製法1は、まずA工程を行う。製法1は、次に、B工程を行う。製法1は、続いて、C工程を行う。製法2は、まずA工程を行う。製法2は、次に、C工程を行う。製法2は、続いて、B工程を行う。製法3は、まずB工程を行う。製法3は、次に、C工程を行う。製法3は、続いて、A工程を行う。
【0078】
表3に示すように、実施例1~24は、製法1又は製法3によって処方1~12の口腔用組成物を製造した例である。比較例1~12は、製法2によって処方1~12の口腔用組成物を製造した例である。参考例1~3は、製法1、製法2及び製法3によって処方13の口腔用組成物を製造した例である。なお、(A)成分を含有していない処方13を採用する参考例1~3におけるA工程は、「水性成分を配合する工程」に置き換えることとする。
【0079】
<評価>
実施例1~24、比較例1~12及び参考例1~3を以下のように評価した。A工程、B工程及びC工程の全てを行った直後において混合物を観察して析出物の有無を確認した。評価は、三名の評価者によって行った。評価基準は以下の通りである。
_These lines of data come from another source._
==> src/rtl/fft_pkg.sv <==
// Shared types and width helpers for the radix-2 DIT FFT butterfly address sequencer.
package fft_pkg;

   typedef enum logic [1:0] {
      IDLE,
      RUN,
      DRAIN,
      FINISH
   } state_t;

   localparam int LOG2_N_DEF     = 6;
   localparam int PIPE_DEPTH_DEF = 2;

   function automatic int stage_w(input int log2_n);
      return $clog2(log2_n);
   endfunction

   // A zero or one-cycle drain still needs a one-bit counter to keep the type legal.
   function automatic int drain_w(input int pipe_depth);
      return (pipe_depth > 1) ? $clog2(pipe_depth) : 1;
   endfunction

endpackage

==> src/rtl/fft_bf_addr_calc.sv <==
// Combinational (stage, butterfly index) -> operand and twiddle addresses for in-place radix-2 DIT.
module fft_bf_addr_calc
   import fft_pkg::*;
#(
   parameter int LOG2_N = LOG2_N_DEF
) (
   input  logic [stage_w(LOG2_N)-1:0] stage,
   input  logic [LOG2_N-2:0]          k,
   output logic [LOG2_N-1:0]          addr0,
   output logic [LOG2_N-1:0]          addr1,
   output logic [LOG2_N-2:0]          tw_addr
);
   localparam int STAGE_W = stage_w(LOG2_N);

   logic [LOG2_N-2:0]  low_mask;
   logic [LOG2_N-2:0]  j;
   logic [LOG2_N-2:0]  g_hi;
   logic [LOG2_N-1:0]  h;
   logic [STAGE_W-1:0] tw_shift;

   // addr0 is k with a zero bit inserted at position s: low bits are j, high bits are g<<(s+1).
   always_comb begin
      low_mask = ~({(LOG2_N-1){1'b1}} << stage);
      j        = k & low_mask;
      g_hi     = k & ~low_mask;
      h        = {{(LOG2_N-1){1'b0}}, 1'b1} << stage;
      addr0    = {g_hi, 1'b0} | {1'b0, j};
      addr1    = addr0 | h;
      tw_shift = STAGE_W'(LOG2_N - 1) - stage;
      tw_addr  = j << tw_shift;
   end

endmodule

==> src/rtl/fft_bf_addr_gen.sv <==
// Butterfly sequencer for the in-place radix-2 DIT FFT: walks stages x butterflies, issuing
// operand and twiddle addresses under valid/ready and draining the pipeline between stages.
module fft_bf_addr_gen
   import fft_pkg::*;
#(
   parameter int LOG2_N     = LOG2_N_DEF,
   parameter int PIPE_DEPTH = PIPE_DEPTH_DEF
) (
   input  logic                       clk,
   input  logic                       rst_n,
   input  logic                       start,
   input  logic                       fft_ifft,
   output logic                       busy,
   output logic                       done,
   output logic                       bf_valid,
   input  logic                       bf_ready,
   output logic [LOG2_N-1:0]          addr0,
   output logic [LOG2_N-1:0]          addr1,
   output logic [LOG2_N-2:0]          tw_addr,
   output logic                       tw_conj,
   output logic [stage_w(LOG2_N)-1:0] stage,
   output logic                       last_in_stage
);
   localparam int STAGE_W = stage_w(LOG2_N);
   localparam int K_W     = LOG2_N - 1;
   localparam int DRAIN_W = drain_w(PIPE_DEPTH);

   localparam logic [K_W-1:0]     K_LAST = '1;
   localparam logic [STAGE_W-1:0] S_LAST = STAGE_W'(LOG2_N - 1);
   localparam logic [DRAIN_W-1:0] D_LAST = DRAIN_W'((PIPE_DEPTH > 0) ? PIPE_DEPTH - 1 : 0);

   state_t             state, state_nx;
   logic [STAGE_W-1:0] s, s_nx;
   logic [K_W-1:0]     k, k_nx;
   logic [DRAIN_W-1:0] dcnt, dcnt_nx;
   logic [LOG2_N-1:0]  c_addr0, c_addr1;
   logic [LOG2_N-2:0]  c_tw;

   // Addresses are computed for the next (s,k) so the registered outputs line up with the state.
   fft_bf_addr_calc #(
      .LOG2_N(LOG2_N)
   ) u_calc (
      .stage  (s_nx),
      .k      (k_nx),
      .addr0  (c_addr0),
      .addr1  (c_addr1),
      .tw_addr(c_tw)
   );

   always_comb begin
      state_nx = state;
      s_nx     = s;
      k_nx     = k;
      dcnt_nx  = dcnt;
      case (state)
         IDLE: begin
            if (start) begin
               state_nx = RUN;
               s_nx     = '0;
               k_nx     = '0;
            end
         end
         RUN: begin
            if (bf_ready) begin
               if (k != K_LAST) begin
                  k_nx = k + K_W'(1);
               end else if (PIPE_DEPTH != 0) begin
                  state_nx = DRAIN;
                  dcnt_nx  = '0;
               end else if (s != S_LAST) begin
                  s_nx = s + STAGE_W'(1);
                  k_nx = '0;
               end else begin
                  state_nx = FINISH;
               end
            end
         end
         DRAIN: begin
            if (dcnt != D_LAST) begin
               dcnt_nx = dcnt + DRAIN_W'(1);
            end else if (s != S_LAST) begin
               state_nx = RUN;
               s_nx     = s + STAGE_W'(1);
               k_nx     = '0;
            end else begin
               state_nx = FINISH;
            end
         end
         FINISH: state_nx = IDLE;
         default: state_nx = IDLE;
      endcase
   end

   always_ff @(posedge clk or negedge rst_n) begin
      if (!rst_n) begin
         state         <= IDLE;
         s             <= '0;
         k             <= '0;
         dcnt          <= '0;
         busy          <= 1'b0;
         done          <= 1'b0;
         bf_valid      <= 1'b0;
         addr0         <= '0;
         addr1         <= '0;
         tw_addr       <= '0;
         tw_conj       <= 1'b0;
         stage         <= '0;
         last_in_stage <= 1'b0;
      end else begin
         state         <= state_nx;
         s             <= s_nx;
         k             <= k_nx;
         dcnt          <= dcnt_nx;
         busy          <= (state_nx == RUN) || (state_nx == DRAIN);
         done          <= (state_nx == FINISH);
         bf_valid      <= (state_nx == RUN);
         last_in_stage <= (state_nx == RUN) && (k_nx == K_LAST);
         if ((state == IDLE) && start) begin
            tw_conj <= fft_ifft;
         end
         if (state_nx == RUN) begin
            addr0   <= c_addr0;
            addr1   <= c_addr1;
            tw_addr <= c_tw;
            stage   <= s_nx;
         end
      end
   end

endmodule

==> config.mk <==
export PLATFORM = sky130hd
export DESIGN_NAME = fft_bf_addr_gen
export DESIGN_NICKNAME = d
export VERILOG_FILES = /design/src/rtl/fft_pkg.sv /design/src/rtl/fft_bf_addr_calc.sv /design/src/rtl/fft_bf_addr_gen.sv
export SDC_FILE = /design/constraint.sdc
export NUM_CORES = 1
export LEC_CHECK = 0
export BUFFER_PORTS_ARGS = -buffer_cell sky130_fd_sc_hd__buf_2
export CORE_ASPECT_RATIO = 1.5
export CORE_MARGIN = 5
export CORE_UTILIZATION = 60
export CTS_CLUSTER_SIZE = 20
export DETAILED_ROUTE_END_ITERATION = 8
export PLACE_DENSITY = 0.93
export SLEW_MARGIN = 25
export SYNTH_ARGS = -nofsm -noshare
export SYNTH_HDL_FRONTEND = slang
export SYNTH_SLANG_ARGS = --single-unit
==> constraint.sdc <==
create_clock -name clk -period 4.1 [get_ports clk]
set_input_delay 0.41 -clock clk [delete_from_list [all_inputs] [get_ports clk]]
set_output_delay 0.41 -clock clk [all_outputs]
set_load 0.02 [all_outputs]
* Word-level counts from Yosys, hierarchy flattened *
Index checks and enable logic that the tools add are counted.

storage, ports and cells
  flip-flop bits (word level) = 36
  input bits = 5
  output and inout port bits = 25
  logic and storage cells = 63

operators by class
  $add $sub $neg = 4
  eq/ne operators = 11
  shifts and indexed selects = 3
  multiplexer cells = 20
  bitwise operators = 6
  reduce and logical (&&, ||, !) cells = 6

operator list
  cell                 count
  $mux 5               5
  $pmux 5 s3           1
  $and 5x5->5          2
  $mux 2               5
  $not 5->5            2
  $mux 3               3
  $eq 2x2->1 const B   4
  $pmux 2 s4           1
  $or 6x5->6           1
  $or 6x6->6           1
  $pmux 3 s2           1
  $shl 1x3->6 const A  1
  $add 5x1->5 const B  1
  $eq 5x5->1 const B   1
  $ne 5x5->1 const B   1
  $shl 5x3->5          1
  $shl 5x3->5 const A  1
  $eq 2x1->1 const B   2
  $ne 2x2->1 const B   2
  $add 3x1->3 const B  1
  $mux 1               3
  $ne 3x3->1 const B   1
  $reduce_and 3->1     1
  $sub 3x3->3 const A  1
  other kinds (6)      7

* Longest topological paths before layout *
Gate-level depths: netlist of run 1.

  word-level depth = 10
  depth in mapped cells = 14
  gate-level depth less buffers = 13

* Cells and area by module *
From an unflattened synthesis of run 1, not the netlist that was laid out.

unflattened totals
  cell total of the unflattened synthesis = 189
  area, all modules = 1946.9 um^2

modules (own cells, without submodules)
  module            times used  cells each  area each (um^2)  seq. area each (um^2)
  fft_bf_addr_gen   1           133         1601.5            900.9
  fft_bf_addr_calc  1           56          345.3             0.0

* Least setup slack after synthesis of run 1 *
No wires, ideal clock.

  kind = register to register
  start point = register s[0]
  end point = register tw_addr[2]
  setup time = 140 ps
  data arrival time = 2343 ps
  required time = 3960 ps
  setup slack = 1617 ps
  stages on the path, launching flop included = 13
  buffers on the path = 1
  period minus slack after synthesis = 2483 ps
  cells stage by stage = dfrtp_1 ha_1 a21boi_0 a21oi_1 a211oi_2 buf_2 ha_1 inv_1 o2111ai_1 o311a_1 nor2_1 a2111oi_0 a211oi_1

between the ends
  longest elaborated chain between the ends = 8
  elaborated cells on any way between the ends = 18
  those cells by class = add/sub (2); eq/ne (2); shift (2); mux (10); bitwise (2)

RTL lines
  item                                              RTL line                                      RTL
  start, declared                                   fft_bf_addr_gen.sv:33                         logic [STAGE_W-1:0] s, s_nx;
  start signal, assigned                            fft_bf_addr_gen.sv:111                        s <= s_nx;
  $add 3x1->3 / $ne 3x3->1 (equally long branches)  fft_bf_addr_gen.sv:83, fft_bf_addr_gen.sv:81
  $mux 3                                            fft_bf_addr_gen.sv:81                         end else if (s != S_LAST) begin
  $mux 3                                            fft_bf_addr_gen.sv:79                         if (dcnt != D_LAST) begin
  $pmux 3 s2                                        fft_bf_addr_gen.sv:55                         case (state)
  $shl 5x3->5                                       fft_bf_addr_calc.sv:23                        low_mask = ~({(LOG2_N-1){1'b1}} << stage);
  $not 5->5                                         fft_bf_addr_calc.sv:23
  $and 5x5->5                                       fft_bf_addr_calc.sv:24                        j = k & low_mask;
  $shl 5x3->5                                       fft_bf_addr_calc.sv:30                        tw_addr = j << tw_shift;
  end signal, assigned                              fft_bf_addr_gen.sv:124                        tw_addr <= c_tw;
  end, declared                                     fft_bf_addr_gen.sv:19                         output logic [LOG2_N-2:0] tw_addr,

Parallel ways exist; a longest one is shown, timed or not.
A chain may end at the register's enable or synchronous reset.

* Worst setup path after layout of run 1 *
  start point = register s[1]
  end point = register tw_addr[2]

Same word-level chain as after synthesis.

==> results_dict.tcl, run 1 <==
set metrics [dict create \
    yosysTopAreaCell "dfrtp_1" \
    routed-wl-met3_um 193 \
    setup_viol 0 \
    power.switching_fraction 0.4421 \
    crit_path_end_kind "flop" \
    top_layer_used "met4" \
    ctsHtreeMaxLevel 2 \
    post_cts.repair.setup_buffers 0 \
    synth.yosys.seq_area_share 0.4531 \
    synthCells 197 \
    ys_ff_latch 36 \
    grt_pass1_wl_mm 8.038 \
    drc 0 \
    synth.net_count 208 \
    p_sw_mw 0.6624 \
    met2_length_mm 2.454 \
    grt_usage 0.2261 \
    finalCriticalPeriod_ns 2.866 \
    fin_area_sq_um 2205 \
    drv.max_cap_violation_count 0 \
    placedInstanceArea_sq_um 2127 \
    power_density_nw_per_um2 679.6 \
    synth_enable_flop_cells 0 \
    power.leakage_nw 1.035 \
    async_flop_share 1.000 \
    floorplan.die.height_um 80.50 \
    residual_antenna_violating_net_count_after_detailed_routing 0 \
    timing.critical_path.fanout_max 11 \
    numCtsBuffers 5 \
    worst_pin_slew_ns 0.7709 \
    p_int_mw 0.8359 \
    detail_route.iter0.violations 62 \
    synth.top_cell.area_share 0.4531 \
    synth_flop_cell "dfrtp_1" \
    critPathMaxStageDelay_ns 0.40 \
    worst-path-buf-inv 3 \
    dr.pass1.iters 4 \
    required_time_of_the_worst_setup_path_ns 4.25 \
    clk_pin_slew_ns 0.07 \
    synth_top_cells_by_area "dfrtp_1 (45%), a21oi_1 (4.3%), nor2_1 (4.2%)" \
    fin_hold_ws_ns 0.1975 \
    syn_area_sq_um 1988 \
    synth_area_per_cell_sq_um 10.09 \
    start_kind "flop" \
    path_cells "inv_1 -> ha_1 -> a21boi_0 -> a21oi_1 -> a211oi_2 -> buf_4 -> ha_1 -> inv_1 -> o2111ai_1 -> o311a_1 -> nor2_1 -> a2111oi_0 -> a211oi_1" \
    cts_buffer_depth 2 \
    power.share.combinational 0.469 \
    path_class "flop to flop" \
    fin_tns_setup_ns 0 \
    clock_skew_ns 0.005117 \
    drt-vias-per-instance 6.221 \
    grt_pass1_vias 1740 \
    worstHoldPathType "input port to async pin" \
    worstRegToRegCells 13 \
    floorplan.rows 25 \
    floorplan.initialDensity 0.6231 \
    nets 238 \
    synthMostInstantiatedCell "dfrtp_1" \
    routed_wirelength_mm 4.596 \
    yosysUniqueCellTypes 57 \
    cpLargestDelayFamily "compound AO/OA/AOI/OAI gates" \
    post_cts_resize_count 0 \
    power.total_mw 1.498 \
    status "complete, no violations" \
    cts.sinks 36 \
    placement.io_buffers 29 \
    cp_slowest_cell "dfrtp_1" \
    maxClockFrequency_ghz 0.3489 \
    final_min_period_over_clock_period 0.6991 \
    cp.arrival_ns 3.02 \
    post_route_cells_drive_above_1_share 0.2555 \
    hold_viol_final 0 \
    power.sequential.fraction 0.377 \
    unrepaired_setup_endpoints_after_global_routing "no" \
    grt_max_degree 37 \
    core_area_sq_um 3191 \
    post_cts_hold_buffer_count 0 \
    timing.final.max_slew_violations 0 \
    antenna_found_initial 0 \
    crit_cells 13 \
    finalWeightedCongestion 0.9262 \
    cts.root.buffer_cell "clkbuf_8" \
    post_drt_wl_per_cell_um 17.21 \
    tritoncts "done" \
    power.share.clock 0.154 \
    io-pin-count 30 \
    synthesis_to_finish_area_growth_pct 10.89 \
    yosysWarnings 0 \
    netlist_top_cells_count "dfrtp_1 (36), nor2_1 (22), a21oi_1 (17)" \
    grt_remaining_overflow 0 \
    post-route-util 0.6910 \
    routedLengthMet1_mm 1.735 \
    dr_total_vias 1661 \
    die-area_sq_um 4589 \
    max_transition_margin 0.4861 \
    diodes 0 \
    die_w_um 57 \
    clock_latency_ns 0.28 \
    dp_hpwl_mm 3.248 \
    peakVddDrop_mv 0.4639 \
]
-- registers in the layout, indices dropped and copies added, names as in the netlist --
register,count
done,1
k,5
stage,3
tw_conj,1
busy,1
state,2
addr1,6
dcnt,1
addr0,6
s,3
bf_valid,1
tw_addr,5
last_in_stage,1
-- path summary, 6_finish.rpt --
check,from,end,slack [ns]
setup / recovery,s[1]$_DFF_PN0_,tw_addr[2]$_DFFE_PN0P_,1.23
hold / removal,rst_n,s[2]$_DFF_PN0_,0.20
setup reg to reg,s[1]$_DFF_PN0_,tw_addr[2]$_DFFE_PN0P_,1.23
hold reg to reg,addr0[5]$_DFFE_PN0P_,addr0[5]$_DFFE_PN0P_,0.49
max in group asynchronous,rst_n,addr0[1]$_DFFE_PN0P_,3.41
min in group clk,fft_ifft,tw_conj$_DFFE_PN0P_,0.35
-- cell usage in the layout, fill, tap and decap left out, types with 4 or more instances in the layout --
cell and instances:
nor2_1 22, nor2b_1 4, clkbuf_8 5, o211ai_1 4, a21oi_1 17, nand4_1 5
dfrtp_1 36, buf_2 29, o21ai_0 6, inv_1 12, nand2_1 11, ha_1 6
a31oi_1 4, o2bb2ai_1 4
-- power groups by stage --
stage / clock network [mW] / logic (mW) / registers, mW
2_1_floorplan: 0 / 0.431 / 0.646
3_3_place_gp: 0 / 0.676 / 0.565
3_5_place_dp: 0 / 0.691 / 0.569
4_1_cts: 0.239 / 0.701 / 0.563
5_1_grt: 0.256 / 0.766 / 0.583
6_report: 0.231 / 0.702 / 0.565
-- stage by stage --
stage	std cells	setup WS, ns
2_1_floorplan	197	1.617
3_3_place_gp	260	1.385
3_5_place_dp	260	1.338
4_1_cts	267	1.275
5_1_grt	267	1.032
6_report	267	1.234
-- per-layer routing --
metal  track usage  up-vias
met5             0        -
met3       0.03859       22
li1              -      772
met1        0.2490      794
met4        0.1392        0
met2        0.3970       73
-- final cells by class --
type	instances	area (sq um)
clock buffer	6	72.57
clock inverter	1	5.005
fill	261	985.9
inverter	14	70.07
multi-input combinational	138	938.4
sequential	36	900.9
tap	40	50.05
timing repair buffer	32	167.7
-- cells by family after synthesis --
logic type      Yosys count  synth area share
simple gates             67            0.1762
buf+inv                  23           0.07489
mux                       4           0.02203
fa+ha+maj                 6           0.03776
flops                    36            0.4531
compound gates           61            0.2360
(Power assumes the default switching activity.)
==> inputs of run 2 (changes only) <==
- ABC_AREA: not set -> 1
- CORE_UTILIZATION: 60 -> 50
- PLACE_DENSITY: 0.93 -> 0.85
- clock period: 4.1 -> 2.5 ns (I/O delays scaled with it)
==> run 2 against run 1 <==
Hold slack worse by 0.16 ns; maximum frequency up 29%; synthesized area down 9.4%; wire length down 9.5%; combinational power up 16%; clock power up 90%; core utilization down 8.5 points; critical path type unchanged; largest power group is now sequential cells; highest routed layer unchanged.
==> results_dict.tcl, run 2 <==
set metrics [dict create \
    power_density_nw_per_um2 1013 \
    numCtsBuffers 5 \
    commonest_non_fill_non_tap_cell_in_the_layout "nand2_1" \
    setup_slack_ns 0.2789 \
    finalWeightedCongestion 0.8286 \
    yosysWarnings 0 \
    start_kind "flop" \
    worst_pin_slew_ns 0.7806 \
    maxClockFrequency_ghz 0.4502 \
    status "complete, no violations" \
    timing.final.max_slew_violations 0 \
    power.leakage_nw 1.160 \
    most-common-layout-cells "nand2_1 (72), dfrtp_1 (36), buf_2 (29)" \
    grt_remaining_overflow 0 \
    clock_latency_ns 0.29 \
    drc 0 \
    detail_route.iter0.violations 79 \
    cts.sinks 36 \
    synth_enable_flop_cells 0 \
    routedLengthMet1_mm 1.634 \
    netlist_top_cells_count "nand2_1 (72), dfrtp_1 (36), nor2_1 (26)" \
    p_int_mw 1.234 \
    p_sw_mw 0.8825 \
    antenna_found_initial 0 \
    grt_pass1_vias 1651 \
    power.share.combinational 0.385 \
    hold_viol_final 0 \
    top_layer_used "met4" \
    placement.io_buffers 29 \
    worstRegToRegCells 10 \
    ys_ff_latch 36 \
    timing.rr.end "addr1[2]$_DFFE_PN0P_" \
    start_point_of_the_critical_path "k[0]$_DFF_PN0_" \
    r2r_slack_ns 0.28 \
    cts.root.buffer_cell "clkbuf_8" \
    routed-wl-met3_um 196 \
    yosysUniqueCellTypes 22 \
    power.sequential.fraction 0.408 \
    finalCriticalPeriod_ns 2.221 \
    dr.pass1.iters 4 \
    die_w_um 59.02 \
    synth_flop_cell "dfrtp_1" \
    power.total_mw 2.116 \
    drt-vias-per-instance 5.272 \
    detailedPlace.worstSlack_ns 0.3025 \
    reg2reg_from "k[0]$_DFF_PN0_" \
    routed_wirelength_mm 4.158 \
    placedInstanceArea_sq_um 1996 \
    floorplan.initialDensity 0.5225 \
    floorplan.die.height_um 83.52 \
    fillerInstances 320 \
    layout_top_registers "addr0: 6 flops, addr1: 6 flops" \
    synth.top_cell.area_share 0.5000 \
    power.share.clock 0.207 \
    cp_slowest_cell "dfrtp_1" \
    synthesis_to_finish_area_growth_pct 15.97 \
    yosysTopAreaCell "dfrtp_1" \
    core_area_sq_um 3448 \
    required_time_of_the_worst_setup_path_ns 2.71 \
    dr_total_vias 1629 \
    synthMostInstantiatedCell "nand2_1" \
    tritoncts "done" \
    grt_pass1_wl_mm 7.127 \
    worstHoldPathType "input port to async pin" \
    unrepaired_setup_endpoints_after_global_routing "no" \
    post_cts.repair.setup_buffers 0 \
    fin_tns_setup_ns 0 \
    nets 277 \
    post_route_cells_drive_above_1_share 0.1910 \
    diodes 0 \
    synth.net_count 243 \
    cp.arrival_ns 2.43 \
    residual_antenna_violating_net_count_after_detailed_routing 0 \
    io-pin-count 30 \
    crit_path_end_kind "flop" \
    grt_max_degree 37 \
    clk_pin_slew_ns 0.08 \
    timing.critical_path.fanout_max 16 \
    critPathMaxStageDelay_ns 0.43 \
    path_class "flop to flop" \
    post_cts_resize_count 0 \
    async_flop_share 1.000 \
    setup_viol 0 \
    synth_top_cells_by_area "dfrtp_1 (50%), nand2_1 (15%), nand3_1 (6.1%)" \
    cts_buffer_depth 2 \
    path_cells "ha_1 -> nand2_1 -> nor2_1 -> inv_1 -> o21ai_0 -> nand3_1 -> ha_1 -> inv_1 -> nor2_1 -> a21oi_1" \
    fin_area_sq_um 2090 \
    setup.worst_path.end "addr1[2]$_DFFE_PN0P_" \
    grt_usage 0.1872 \
    post_cts_hold_buffer_count 0 \
    drv.max_cap_violation_count 0 \
    synthCells 232 \
    power.switching_fraction 0.4170 \
    max_transition_margin 0.4796 \
    synth_area_per_cell_sq_um 7.766 \
    syn_area_sq_um 1802 \
    ctsHtreeMaxLevel 2 \
    dp_hpwl_mm 2.970 \
    clock_skew_ns 0.006805 \
    peakVddDrop_mv 0.6018 \
    die-area_sq_um 4929 \
    post_drt_wl_per_cell_um 13.46 \
    floorplan.rows 26 \
    met2_length_mm 2.246 \
    synth.yosys.seq_area_share 0.5000 \
    final_min_period_over_clock_period 0.8884 \
]
-- run 2: cell types whose count changed in the layout (fill, tap and decap cells not counted), sizes merged, moves of 4 or more --
cell	change
nand2	+63
nand3	+20
inv	+15
a21oi	-11
o21ai	+7
nor2	+6
a31oi	-5
and2	-4
and3	-4
nor2b	-4
o2bb2ai	-4
-- run 2: worst min-delay path by stage --
stage	startpoint	end	slack, ns
global placement	rst_n	stage[1]$_DFFE_PN0P_	0.37
detailed placement	rst_n	stage[1]$_DFFE_PN0P_	0.38
floorplan	rst_n	addr0[0]$_DFFE_PN0P_	-0.05
global route	rst_n	addr0[0]$_DFFE_PN0P_	0.10
finish	rst_n	addr0[0]$_DFFE_PN0P_	0.03
CTS	rst_n	stage[1]$_DFFE_PN0P_	0.06
-- run 2: stage by stage --
stage	instances	utilization	hold WS, ns
2_1_floorplan	232	-	-0.04559
3_3_place_gp	301	0.5787	0.3676
3_5_place_dp	301	0.5787	0.3775
4_1_cts	309	0.6060	0.05640
5_1_grt	309	0.6060	0.1033
6_report	309	0.6060	0.03293
-- run 2: power groups by stage --
stage | clock network, mW | registers, mW | logic (mW)
6_report | 0.439 | 0.862 | 0.815
4_1_cts | 0.447 | 0.860 | 0.820
2_1_floorplan | 0 | 0.987 | 0.446
5_1_grt | 0.467 | 0.880 | 0.930
3_5_place_dp | 0 | 0.868 | 0.814
3_3_place_gp | 0 | 0.867 | 0.805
評価結果は、全ての評価者で一致した。結果を表3に示す。
【0080】
・評価基準
○(良好):析出物が発生していない。
×(不可):析出物が発生している。
【0081】
<結果>
製法1又は製法3によって製造した実施例1~24では、全ての例で析出物が発生しなかった。
【0082】
製法2によって製造した比較例1~12は、全ての例で析出物が発生した。
参考として、クエン酸類及びリン酸類のいずれも混合していない参考例1~3では、析出物が発生しなかった。特に、参考例2は、製法2によって製造した例であるが、析出物が発生しなかった。
【0083】
この結果から、クエン酸類及びリン酸類のうち少なくとも一種と(C)成分とを含有する口腔用組成物を製造する際に、析出物が発生するおそれがあると考えられる。析出物が発生するおそれのある処方であっても、製法1又は製法3を採用することによって析出物の発生を抑制できることがわかる。
【0084】
以上のことから、(B)成分を配合していない段階で(C)成分を(A)成分に混ぜ合わせないようにした口腔用組成物の製造方法によれば、析出物を発生させることなく、(A)成分と(C)成分とを含有する口腔用組成物を製造できることがわかる。